Quick Start Guide
This is all you need to know to have happy, healthy, growing kefir grains.
- Stir in two cups of cold milk for 3-4 tablespoons of kefir grains. If you got the smaller package of one tablespoon of kefir grains, try ½ cup of milk for the first batch. Both of these amounts are guesses. You will know more after 24 hours when you stir and strain it and then taste it.
- Be sure to use a strainer and then taste the kefir you made. You don’t know anything unless you taste it. I use a vinyl strainer but have used metal in the past. The strainer material that is questionable is silicon. Metal works fine if that’s all you can find.
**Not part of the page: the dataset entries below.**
**config.mk**
```make
export PLATFORM = sky130hd
export DESIGN_NAME = lidar_frame_sync_crc8_core
export DESIGN_NICKNAME = d
export VERILOG_FILES = /design/src/hw/rtl/lfsc_pkg.sv /design/src/hw/rtl/lfsc_front.sv /design/src/hw/rtl/lfsc_frame_queue.sv /design/src/hw/rtl/lfsc_back.sv /design/src/hw/rtl/lidar_frame_sync_crc8_core.sv
export VERILOG_INCLUDE_DIRS = /design/src /design/src/hw/rtl
export SDC_FILE = /design/constraint.sdc
export NUM_CORES = 1
export LEC_CHECK = 0
export BUFFER_PORTS_ARGS = -buffer_cell sky130_fd_sc_hd__buf_2
export CAP_MARGIN = 20
export CORE_AREA = 10 10 368 263
export CTS_CLUSTER_DIAMETER = 60
export DETAILED_ROUTE_END_ITERATION = 10
export DIE_AREA = 0 0 378 273
export PLACE_DENSITY_LB_ADDON = 0.2
export SLEW_MARGIN = 20
export SYNTH_ARGS = -nofsm -noshare
export SYNTH_HDL_FRONTEND = slang
export SYNTH_SLANG_ARGS = --single-unit
export TNS_END_PERCENT = 20
```
**constraint.sdc**
```tcl
create_clock -name i_clk -period 57.3 [get_ports i_clk]
set_input_delay 11.46 -clock i_clk [delete_from_list [all_inputs] [get_ports i_clk]]
set_output_delay 11.46 -clock i_clk [all_outputs]
set_load 0.05 [all_outputs]
```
- Start the process over in a clean jar, adjusting the milk for the next batch. If is too sour, they need more milk. If it is not very sour at all and no thickness, use less milk. If it tastes a little “off” indicating there is too much yeast, rinse them with water first. You seldom have to rinse kefir grains, but do it if necessary.
- Start with cold milk but leave your culture jar at room temperature. Ideal temperature is 70ºF - 75ºF. You can use a cooler with a hot water bottle when it is too cold and ice in the cooler when it is too hot in your house.
It is all a guess how much milk to use for the first batch or two because your home has a totally different growing condition, different milk, different temperature, than what they were used to. Be patient with them and with yourself.
You may use any kind of dairy milk except ultra-pasteurized. They will make kefir just fine in skim or 2%, however, the higher the butterfat the creamier the kefir and the faster your kefir grains will grow. My kefir grains are grown on raw goat milk from my own herd. They switch to cows milk just fine.
Milk kefir grains will ferment any beverage but they will lose their growth factor in non-dairy “milks”. If you want them to continue growing always use a portion of your kefir grains in real milk and feed them daily. You can use your extra kefir grains in a separate jar for all your experiments, including coconut milk.
I suggest you make a back up once per month. In a small jar put about a tablespoon of kefir grains in ½ cup milk. Label and date the jar and put it in the refrigerator. If everyone would make a back up even every few months, but monthly is better, I wouldn’t have to replace them so often.